Junior doctors in training need to be in a small team and to meet regularly with other team members. If on 12 hour shifts which overun and will do so repeadedly they must have access to rest rooms, mess in a safe room where they can talk professionaly eat and with nearby sleep rooms. They should not have to commute after shifts lasting more than 8 hours and if they do not wish to return home as their patients need them then they should know that accomodation food and parking space is instantly available at no charge.
Finally the effects of shift work on cognition may be equated/ measured interms of blood alcohol concentrations. Mistakes will occur and management as well as other members of the team should be all involved if a team member is reported to their professional registration commision eg the GMC RGM.

Matthew Mezey

Position
Q Community Manager,
Organisation
Health Foundation
Comment date
04 March 2019

If you're interested in learning more from non-hierarchical organisations in healthcare, you might might want to join this upcoming event in London: ‘Next Stage Health Care & Public Services – from thinking to practice’: https://q.health.org.uk/event/next-stage-health-care-public-services-fr… (there are a last few tickets left; it's free).

Also, it needs to be pointed out by someone that a core finding by the great pioneer of organisational learning and organisational development, Prof Chris Argryis, was that a key reason why most organisations consistently *fail to learn* is because leaders and others seek to protect others, seek to avoid eliciting any negative feelings etc.

Unfortunately, if you said to the whole NHS workforce 'Be more compassionate!', or words to that effect, most people will double down on the protective and defensive behaviours - as that kind of protectiveness feels 'compassionate'.

An NHS where it is safe to learn together may get further away, not nearer, with such generalised calls for compassion that don't carefully take this core finding of decades of OD research into account.

Luckily we have Prof Amy Edmondson's new book 'The Fearless Organisation - Creating Psychological Safety in the Workplace for Learning, Innovation and Growth', to help us.

And to see how non-hierarchical organisations work (including ones like Buurtzorg, in healthcare) we have Laloux's Reinventing Organizations.

We also have Prof Kegan et al's book 'An Everyone Culture - Becoming a Deliberately Developmental Organization' on how to build growth cultures in organisations, where it is safe and encouraged to learn and develop together - rather than keep up the expected pretence that you have all the answers and expertise etc.

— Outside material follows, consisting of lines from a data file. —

===== src/rtl/ro_arb_pkg.sv =====
`timescale 1ns/1ps
package ro_arb_pkg;
    typedef enum logic [1:0] {
        ST_READY = 2'd0,
        ST_FAST  = 2'd1,
        ST_BUS   = 2'd2
    } ro_state_e;

    localparam int BIT_FAST_EN   = 0;
    localparam int BIT_FAST_COMP = 1;
    localparam int BIT_FAST_PED  = 2;
    localparam int BIT_BUS_EN    = 8;
    localparam int BIT_BUS_COMP  = 9;
    localparam int BIT_BUS_PED   = 10;
    localparam int MIN_REG_W     = 11;
endpackage


===== src/rtl/ro_cmd_reg.sv =====
`timescale 1ns/1ps
module ro_cmd_reg
    import ro_arb_pkg::*;
#(
    parameter int          DATA_W  = 16,
    parameter int          FUNC_W  = 5,
    parameter int          ADDR_W  = 4,
    parameter int          FN_WR   = 16,
    parameter int          FN_RD   = 0,
    parameter logic [DATA_W-1:0] CLR_VAL = 16'h0707
) (
    input  logic              clk,
    input  logic              rst_n,
    input  logic              clr_i,
    input  logic              ready_i,
    input  logic              cmd_valid_i,
    input  logic [FUNC_W-1:0] cmd_func_i,
    input  logic [ADDR_W-1:0] cmd_addr_i,
    input  logic [DATA_W-1:0] cmd_wdata_i,
    output logic              rd_valid_o,
    output logic [DATA_W-1:0] rd_data_o,
    output logic              fast_en_o,
    output logic              fast_comp_o,
    output logic              fast_ped_o,
    output logic              bus_en_o,
    output logic              bus_comp_o,
    output logic              bus_ped_o
);
    localparam logic [FUNC_W-1:0] WR_CODE = FUNC_W'(FN_WR);
    localparam logic [FUNC_W-1:0] RD_CODE = FUNC_W'(FN_RD);

    logic [DATA_W-1:0] cmd_q;
    logic              sub0;
    logic              wr_hit;
    logic              rd_hit;

    assign sub0   = (cmd_addr_i == '0);
    assign wr_hit = cmd_valid_i && ready_i && sub0 && (cmd_func_i == WR_CODE);
    assign rd_hit = cmd_valid_i && ready_i && sub0 && (cmd_func_i == RD_CODE);

    always_ff @(posedge clk or negedge rst_n) begin
        if (!rst_n) begin
            cmd_q <= CLR_VAL;
        end else if (clr_i) begin
            cmd_q <= CLR_VAL;
        end else if (wr_hit) begin
            cmd_q <= cmd_wdata_i;
        end
    end

    always_ff @(posedge clk or negedge rst_n) begin
        if (!rst_n) begin
            rd_valid_o <= 1'b0;
            rd_data_o  <= '0;
        end else begin
            rd_valid_o <= rd_hit && !clr_i;
            if (rd_hit && !clr_i) begin
                rd_data_o <= cmd_q;
            end
        end
    end

    assign fast_en_o   = cmd_q[BIT_FAST_EN];
    assign fast_comp_o = cmd_q[BIT_FAST_COMP];
    assign fast_ped_o  = cmd_q[BIT_FAST_PED];
    assign bus_en_o    = cmd_q[BIT_BUS_EN];
    assign bus_comp_o  = cmd_q[BIT_BUS_COMP];
    assign bus_ped_o   = cmd_q[BIT_BUS_PED];

    AST_WR_BLOCKED: assert property (@(posedge clk) disable iff (!rst_n)
        (!ready_i && !clr_i) |=> $stable(cmd_q));
    AST_RD_BLOCKED: assert property (@(posedge clk) disable iff (!rst_n)
        !ready_i |=> !rd_valid_o);
    AST_CLR_VALUE: assert property (@(posedge clk) disable iff (!rst_n)
        clr_i |=> (cmd_q == CLR_VAL));
endmodule


===== src/rtl/ro_seq_fsm.sv =====
`timescale 1ns/1ps
module ro_seq_fsm
    import ro_arb_pkg::*;
(
    input  logic clk,
    input  logic rst_n,
    input  logic clr_i,
    input  logic eoc_i,
    input  logic fast_done_i,
    input  logic bus_done_i,
    input  logic fast_en_i,
    output logic ready_o,
    output logic fast_active_o,
    output logic bus_active_o
);
    ro_state_e state_q;
    ro_state_e state_d;

    always_comb begin
        state_d = state_q;
        if (clr_i) begin
            state_d = ST_READY;                       // CLEAR_ABORT
        end else begin
            unique case (state_q)
                ST_READY: if (eoc_i) state_d = fast_en_i ? ST_FAST : ST_BUS; // EOC_TO_FAST / EOC_TO_BUS
                ST_FAST:  if (fast_done_i) state_d = ST_BUS;                 // FAST_TO_BUS
                ST_BUS:   if (bus_done_i) state_d = ST_READY;                // BUS_TO_READY
                default:  state_d = ST_READY;
            endcase
        end
    end

    always_ff @(posedge clk or negedge rst_n) begin
        if (!rst_n) begin
            state_q <= ST_READY;
        end else begin
            state_q <= state_d;
        end
    end

    always_comb begin
        ready_o       = 1'b0;
        fast_active_o = 1'b0;
        bus_active_o  = 1'b0;
        unique case (state_q)
            ST_READY: ready_o       = 1'b1;
            ST_FAST:  fast_active_o = 1'b1;
            ST_BUS:   bus_active_o  = 1'b1;
            default:  ready_o       = 1'b1;
        endcase
    end

    AST_CLR_TO_READY: assert property (@(posedge clk) disable iff (!rst_n)
        clr_i |=> ready_o);
    AST_EOC_FAST: assert property (@(posedge clk) disable iff (!rst_n)
        (ready_o && eoc_i && fast_en_i && !clr_i) |=> fast_active_o);
    AST_EOC_BUS: assert property (@(posedge clk) disable iff (!rst_n)
        (ready_o && eoc_i && !fast_en_i && !clr_i) |=> bus_active_o);
    AST_FAST_TO_BUS: assert property (@(posedge clk) disable iff (!rst_n)
        (fast_active_o && fast_done_i && !clr_i) |=> bus_active_o);
    AST_BUS_TO_READY: assert property (@(posedge clk) disable iff (!rst_n)
        (bus_active_o && bus_done_i && !clr_i) |=> ready_o);
endmodule


===== src/rtl/ro_mode_mux.sv =====
`timescale 1ns/1ps
module ro_mode_mux (
    input  logic fast_active_i,
    input  logic bus_active_i,
    input  logic fast_comp_i,
    input  logic fast_ped_i,
    input  logic bus_en_i,
    input  logic bus_comp_i,
    input  logic bus_ped_i,
    output logic seq_comp_o,
    output logic seq_ped_o
);
    always_comb begin
        seq_comp_o = 1'b0;
        seq_ped_o  = 1'b0;
        if (fast_active_i) begin
            seq_comp_o = fast_comp_i;
            seq_ped_o  = fast_ped_i;
        end else if (bus_active_i) begin
            seq_comp_o = bus_comp_i && bus_en_i;
            seq_ped_o  = bus_ped_i;
        end
    end

    always_comb begin
        AST_ONE_PATH: assert (!(fast_active_i && bus_active_i));
    end
endmodule


===== src/rtl/ro_arbiter.sv =====
`timescale 1ns/1ps
module ro_arbiter
    import ro_arb_pkg::*;
#(
    parameter int DATA_W = 16,
    parameter int FUNC_W = 5,
    parameter int ADDR_W = 4,
    parameter int FN_WR  = 16,
    parameter int FN_RD  = 0
) (
    input  logic              clk,
    input  logic              rst_n,
    input  logic              eoc_i,
    input  logic              fast_done_i,
    input  logic              bus_done_i,
    input  logic              clr_i,
    input  logic              cmd_valid_i,
    input  logic [FUNC_W-1:0] cmd_func_i,
    input  logic [ADDR_W-1:0] cmd_addr_i,
    input  logic [DATA_W-1:0] cmd_wdata_i,
    output logic              rd_valid_o,
    output logic [DATA_W-1:0] rd_data_o,
    output logic              ready_o,
    output logic              fast_active_o,
    output logic              bus_active_o,
    output logic              seq_comp_o,
    output logic              seq_ped_o
);
    localparam logic [DATA_W-1:0] CLR_VAL =
        (DATA_W'(1) << BIT_FAST_EN)  | (DATA_W'(1) << BIT_FAST_COMP) |
        (DATA_W'(1) << BIT_FAST_PED) | (DATA_W'(1) << BIT_BUS_EN)    |
        (DATA_W'(1) << BIT_BUS_COMP) | (DATA_W'(1) << BIT_BUS_PED);

    logic fast_en, fast_comp, fast_ped, bus_en, bus_comp, bus_ped;

    ro_cmd_reg #(
        .DATA_W (DATA_W),
        .FUNC_W (FUNC_W),
        .ADDR_W (ADDR_W),
        .FN_WR  (FN_WR),
        .FN_RD  (FN_RD),
        .CLR_VAL(CLR_VAL)
    ) u_reg (
        .clk        (clk),
        .rst_n      (rst_n),
        .clr_i      (clr_i),
        .ready_i    (ready_o),
        .cmd_valid_i(cmd_valid_i),
        .cmd_func_i (cmd_func_i),
        .cmd_addr_i (cmd_addr_i),
        .cmd_wdata_i(cmd_wdata_i),
        .rd_valid_o (rd_valid_o),
        .rd_data_o  (rd_data_o),
        .fast_en_o  (fast_en),
        .fast_comp_o(fast_comp),
        .fast_ped_o (fast_ped),
        .bus_en_o   (bus_en),
        .bus_comp_o (bus_comp),
        .bus_ped_o  (bus_ped)
    );

    ro_seq_fsm u_fsm (
        .clk          (clk),
        .rst_n        (rst_n),
        .clr_i        (clr_i),
        .eoc_i        (eoc_i),
        .fast_done_i  (fast_done_i),
        .bus_done_i   (bus_done_i),
        .fast_en_i    (fast_en),
        .ready_o      (ready_o),
        .fast_active_o(fast_active_o),
        .bus_active_o (bus_active_o)
    );

    ro_mode_mux u_mux (
        .fast_active_i(fast_active_o),
        .bus_active_i (bus_active_o),
        .fast_comp_i  (fast_comp),
        .fast_ped_i   (fast_ped),
        .bus_en_i     (bus_en),
        .bus_comp_i   (bus_comp),
        .bus_ped_i    (bus_ped),
        .seq_comp_o   (seq_comp_o),
        .seq_ped_o    (seq_ped_o)
    );

    initial begin
        AST_WIDTH_OK: assert (DATA_W >= MIN_REG_W);
    end
endmodule


===== config.mk =====
export PLATFORM = sky130hd
export DESIGN_NAME = ro_arbiter
export DESIGN_NICKNAME = d
export VERILOG_FILES = /design/src/rtl/ro_arb_pkg.sv /design/src/rtl/ro_cmd_reg.sv /design/src/rtl/ro_seq_fsm.sv /design/src/rtl/ro_mode_mux.sv /design/src/rtl/ro_arbiter.sv
export SDC_FILE = /design/constraint.sdc
export NUM_CORES = 1
export LEC_CHECK = 0
export ABC_CLOCK_PERIOD_IN_PS = 3600
export BUFFER_PORTS_ARGS = -buffer_cell sky130_fd_sc_hd__buf_2
export CORE_MARGIN = 2
export CORE_UTILIZATION = 50
export DETAILED_ROUTE_END_ITERATION = 6
export GPL_ROUTABILITY_DRIVEN = 0
export GPL_TIMING_DRIVEN = 0
export PLACE_DENSITY_LB_ADDON = 0.08
export SLEW_MARGIN = 5
export SYNTH_ARGS = -nofsm -noshare
export SYNTH_HDL_FRONTEND = slang
export SYNTH_SLANG_ARGS = --single-unit

===== constraint.sdc =====
create_clock -name clk -period 3.6 [get_ports clk]
set_input_delay 0.18 -clock clk [delete_from_list [all_inputs] [get_ports clk]]
set_output_delay 0.18 -clock clk [all_outputs]
set_load 0.02 [all_outputs]

# Word level (Yosys, flattened, before mapping)
# Cells that the tools add are included.
# totals
regBits,35
latch_bits,0
mem_bits_rw,0
rom_bits,0
out_inout_bits,22
elab_cells,38
mem_count,0
# op_classes
n_addsub,0
mul,0
n_div,0
magnitude_cmp,0
eq_ne,6
n_shift,0
mux,15
bitwise,0
n_reduce_logical,13
# ops
op,n
16-bit two-way mux,2
2-bit two-way mux,5
3-bit inequality test (second input constant),3
1-bit two-way mux,7
1-bit logical AND,6
2-bit case mux with 3 select lines,1
5-bit equality test (second input constant),1
5-bit zero test,1
4-bit zero test,1
3-bit AND reduction,1
2-bit by 1-bit equality test with 1-bit output (second input constant),1
2-bit equality test (second input constant),1
2-bit zero test,1
2-bit nonzero test,1
2-bit OR reduction,1
1-bit zero test,1

# Logic depth before layout (Yosys ltp)
# logic_depth
depth_word,8
depth_mapped,7
mapped_depth_nobuf,5

# By module
# A second synthesis with hierarchy kept.
# hier_totals
hier_cells,139
hier_area_um2,1729.2
# modules_own_cells
mod,n_inst,cells_each,area_per_inst_um2,seq_area_each_um2
ro_cmd_reg,1,111,1502.7,833.3
ro_seq_fsm,1,22,200.2,50.0
ro_mode_mux,1,6,26.3,0.0

# Least setup slack after synthesis
# Ideal clock, no wire load.
# synth_path
kind,register to register
startpoint,register u_fsm.state_q[0]
endpoint,register u_reg.cmd_q[0]
t_arrival_ns,1.794
setup_slack_ns,1.731
stages_incl_launch_ff,8
synth_period_minus_slack_ns,1.869
path_cell_list,dfrtp_1 inv_1 ha_1 nor4b_4 and4_2 buf_6 buf_8 mux2i_1
# synth_via
elab_chain_cells,7
elab_cells_between_ends,8
classes_between,eq/ne (2); mux (1); reduce/logical (5)
# synth_rtl
item,line_no,rtl
from (decl),ro_seq_fsm.sv:16,ro_state_e state_q;
from (signal assigned),ro_seq_fsm.sv:37,state_q <= state_d;
2-bit by 1-bit equality test with 1-bit output / 2-bit equality test (equally long branches),ro_seq_fsm.sv:45,unique case (state_q)
2-bit OR reduction (no source line) *,-,
1-bit two-way mux *,ro_seq_fsm.sv:45,
1-bit logical AND * (3 in a row),ro_cmd_reg.sv:38,assign wr_hit = cmd_valid_i && ready_i && sub0 && (cmd_func_i == WR_CODE);
2-bit nonzero test (no source line) *,-,
to (signal assigned),ro_cmd_reg.sv:47,cmd_q <= cmd_wdata_i;
to (decl),ro_cmd_reg.sv:32,logic [DATA_W-1:0] cmd_q;
# Every way passes the cells marked *; elsewhere a longest branch is shown, timed or not.
# A chain may end at the register's enable or synchronous reset.

# Worst setup path after layout
# layout_path
startpoint,register u_fsm.state_q[0]
endpoint,register u_reg.cmd_q[9]
# Same word-level chain as after synthesis.

==> impl_metrics.ini <==
[grt]
antenna_found_initial = 0
grt_pass1_vias = 1243
grt_pass1_wl_mm = 5.844
grt-ovfl-total = 0
grt_util_all_layers = 0.1934
grt_max_degree = 36

[place]
dp_hpwl_mm = 2.401
portBuffers = 52

[logic_synthesis]
yosysSeqAreaShare = 0.5135
yosys.area.top_type = dfrtp_1
ys_seq_elements = 35
syn-cell-area_um2 = 1720
synthFlopType = dfrtp_1
syn_inst = 133
netlist.area_leader.share = 0.4218
synthTopCellsByArea = dfrtp_1 42%, mux2i_1 9.3%, dfstp_2 9.2%, mux2_4 8.7%, nand2b_1 7.3%
synthArstFlopShare = 1.000
yosysWarnings = 0
synth.distinct_cells = 26
synth_edf_count = 0
syn-mean-instance-area_um2 = 12.94
synth.most_common_cell = dfrtp_1
synth_common_cells = 29 x dfrtp_1, 20 x nand2b_1, 16 x mux2i_1, 14 x nor2_1, 10 x mux2_4
synth_nets = 168

[cts]
cts_htree_levels = 2
clock-sinks = 35
cts_buffers = 5
cts-root-buf = clkbuf_4
ctsLongestPathBuffers = 2
clock_latency_ns = 0.34
cts_setup_buffers = 0
clk_pin_slew_worst_paths_ns = 0.10
cts_tree = built

[final_layout]
multi_input_area_um2 = 769.5
drive_above_1_share = 0.4536
layout.nets = 228
regArea_um2 = 883.3
antenna_cells = 0
fillers = 287
area_growth_pct = 21.96

[timing]
finClkSkew_ns = 0.002395
setup_viol = 0
fin_crit_sh = 0.5744
worst_slew_pin_slew_ns = 0.7683
slew_violations = 0
grt_setup_unrepaired = false
fin_setup_tns_ns = 0
holdWs_ns = 0.08171
finalCriticalPeriod_ns = 2.068
maxSlewHeadroom = 0.4878
fmax_mhz = 483.6
hold_violations = 0

[die]
core_um2 = 3311
die_y_um = 62.66
start_util = 0.5197
rows = 21
die_width_um = 62.66
ios = 54
dieArea_um2 = 3926

[critical_path]
cp.arrival_ns = 2.33
path_class = flip-flop to flip-flop
reg2reg_depth = 7
worstPathRequired_ns = 3.86
endpoint_kind = flip-flop
critical_path.max_fanout = 10
start_kind = flip-flop

[pwr]
leakage_nw = 1.082
peakVddDrop_uv = 235.4
power_density_nw_per_um2 = 405.2

[hold_path]
hold_path_depth = 3
hold_path_class = input port to flip-flop

[run_status]
status = completed

[routing]
finalWirelength_mm = 3.306
drt_iter0_drc = 26
antenna_left = 0
via_per_inst = 4.950
drc = 0
drtPass1Iterations = 4
vias = 1188
wl_per_cell_um = 13.78

[flow_run]
cap_viol_max_count = 0
==> per-layer routing <==
metal	vias to the layer above	GRT usage	part of all wire
met2	34	0.3105	0.49
met3	6	0.07027	0.058
met4	0	0.06667	0.015
li1	574	-	-
met5	-	0	0
met1	574	0.2420	0.44
==> worst max-delay path: stages, from the launching register on <==
cell and delay, ns:
dfrtp_1 0.38, inv_1 0.07, ha_1 0.34, nor4b_4 0.38, and4_2 0.28, buf_6 0.15, buf_8 0.16, mux2i_1 0.23
==> what timing repair did <==
item | CTS | global route
hold buffers | 1 | 0
resized for setup | 0 | 0
hold endpoints to repair | 29 | 0
==> cells by family after synthesis <==
| kind of cell | Yosys count | share of synthesized area |
|---|---|---|
| AND/OR/NAND/NOR | 46 | 0.1774 |
| flip-flops | 35 | 0.5135 |
| multiplexers | 32 | 0.2196 |
| buffers and inverters | 11 | 0.03926 |
| AO/OA/AOI/OAI | 6 | 0.02837 |
| adder cells (fa/ha/maj) | 3 | 0.02182 |
==> through the flow <==
stage / total power, mW / worst slack [ns] / instances / utilization / instance area (um^2)
2_1_floorplan: 0.5795 / 1.731 / 133 / - / 1720
3_3_place_gp: 0.6497 / 1.579 / 231 / 0.6156 / 2038
6_report: 0.8503 / 1.532 / 240 / 0.6338 / 2098
4_1_cts: 0.8614 / 1.522 / 240 / 0.6338 / 2098
5_1_grt: 0.9101 / 1.442 / 240 / 0.6338 / 2098
3_5_place_dp: 0.6563 / 1.553 / 231 / 0.6156 / 2038
==> placed cells by master, fill, tap and decap left out <==
cell           instances
a2111oi_0              1
a21oi_1                1
a22o_1                 1
a32o_1                 1
and4_2                 2
buf_2                 52
buf_6                  2
buf_8                  1
clkbuf_1               6
clkbuf_4               5
clkinv_2               1
dfrtp_1               29
dfstp_2                6
dlygate4sd3_1          1
ha_1                   3
inv_1                  4
mux2_2                 6
mux2_4                10
mux2i_1               16
nand2_1                1
nand2b_1              20
nand4_4                1
nor2_1                14
nor2b_1                4
nor3_1                 1
nor4_4                 1
nor4b_4                1
o31a_1                 1
o31ai_1                1
or4_1                  1
==> flip-flops by register name (all words and copies together), names as in the netlist <==
signal,flops
u_fsm.state_q,2
u_reg.rd_data_o,16
u_reg.rd_valid_o,1
u_reg.cmd_q,16
==> path summary, 6_finish.rpt <==
path,startpoint,endpoint,slack (ns)
hold / removal,cmd_wdata_i[8],u_reg.cmd_q[8]$_DFFE_PN1P_,0.08
max in group asynchronous,rst_n,u_reg.cmd_q[11]$_DFFE_PN0P_,2.67
hold reg to reg,u_reg.rd_data_o[4]$_DFFE_PN0P_,u_reg.rd_data_o[4]$_DFFE_PN0P_,0.51
setup / recovery,u_fsm.state_q[0]$_DFFE_PN0P_,u_reg.cmd_q[9]$_DFFE_PN1P_,1.53
setup reg to reg,u_fsm.state_q[0]$_DFFE_PN0P_,u_reg.cmd_q[9]$_DFFE_PN1P_,1.53
min in group asynchronous,rst_n,u_reg.rd_data_o[10]$_DFFE_PN0P_,0.44
==> where the power goes <==
group | switching [mW] | total, mW | internal, mW | leakage, nW
clock network | 0.127 | 0.203 | 0.0761 | 0.0293
logic | 0.136 | 0.236 | 0.0998 | 0.586
registers | 0.00670 | 0.411 | 0.405 | 0.467
==> layout make-up <==
type                    instances  share of cell area
multi-input cells              87              0.3667
clock inverters                 1            0.002385
well taps                      46             0.02743
clock buffers                   7             0.02147
plain buffers                   7             0.02504
repair buffers                 53              0.1288
flip-flops and latches         35              0.4210
inverters                       4            0.007156
Power figures use the tool's default switching activity.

Both the latter books are based around detailed case studies - take a look. (The Kegan book uses Bridgewater as one case study, and Amy also uses it - as a case study in Psychological Safety - in her new book).

Nitin Shrotri

Position
Consultant Urologist and FTSUG,
Organisation
EKHUFT
Comment date
31 March 2019

Kindness and Compassion are key to healthcare, and we forget we need to demonstrate these to one and all, not just our patients. Demonstrating these are often seen as a sign of weakness. Unless the organisation has strong leaders who stress the importance of these qualities, and more importantly, possess these themselves, things are unlikely to work. Selection of Chairpersons, CEOs, Medical Directors and other leaders for NHS organisations must be made bearing these qualities in mind, no mean feat. Kindness and Compassion, when used in combination with truthfulness, can form a very strong base for any organisation. Leaders possessing these attributes will automatically earn the respect, and perhaps, the loyalty of their employees creating a better workplace Whilst the fact that we are human and hence less than perfect, can only mean that these three qualities can be brought together only in an open, transparent and honest society where faults are accepted when the intentions were honourable. Protection of wrongdoers is not kindness or compassion, merely nepotism.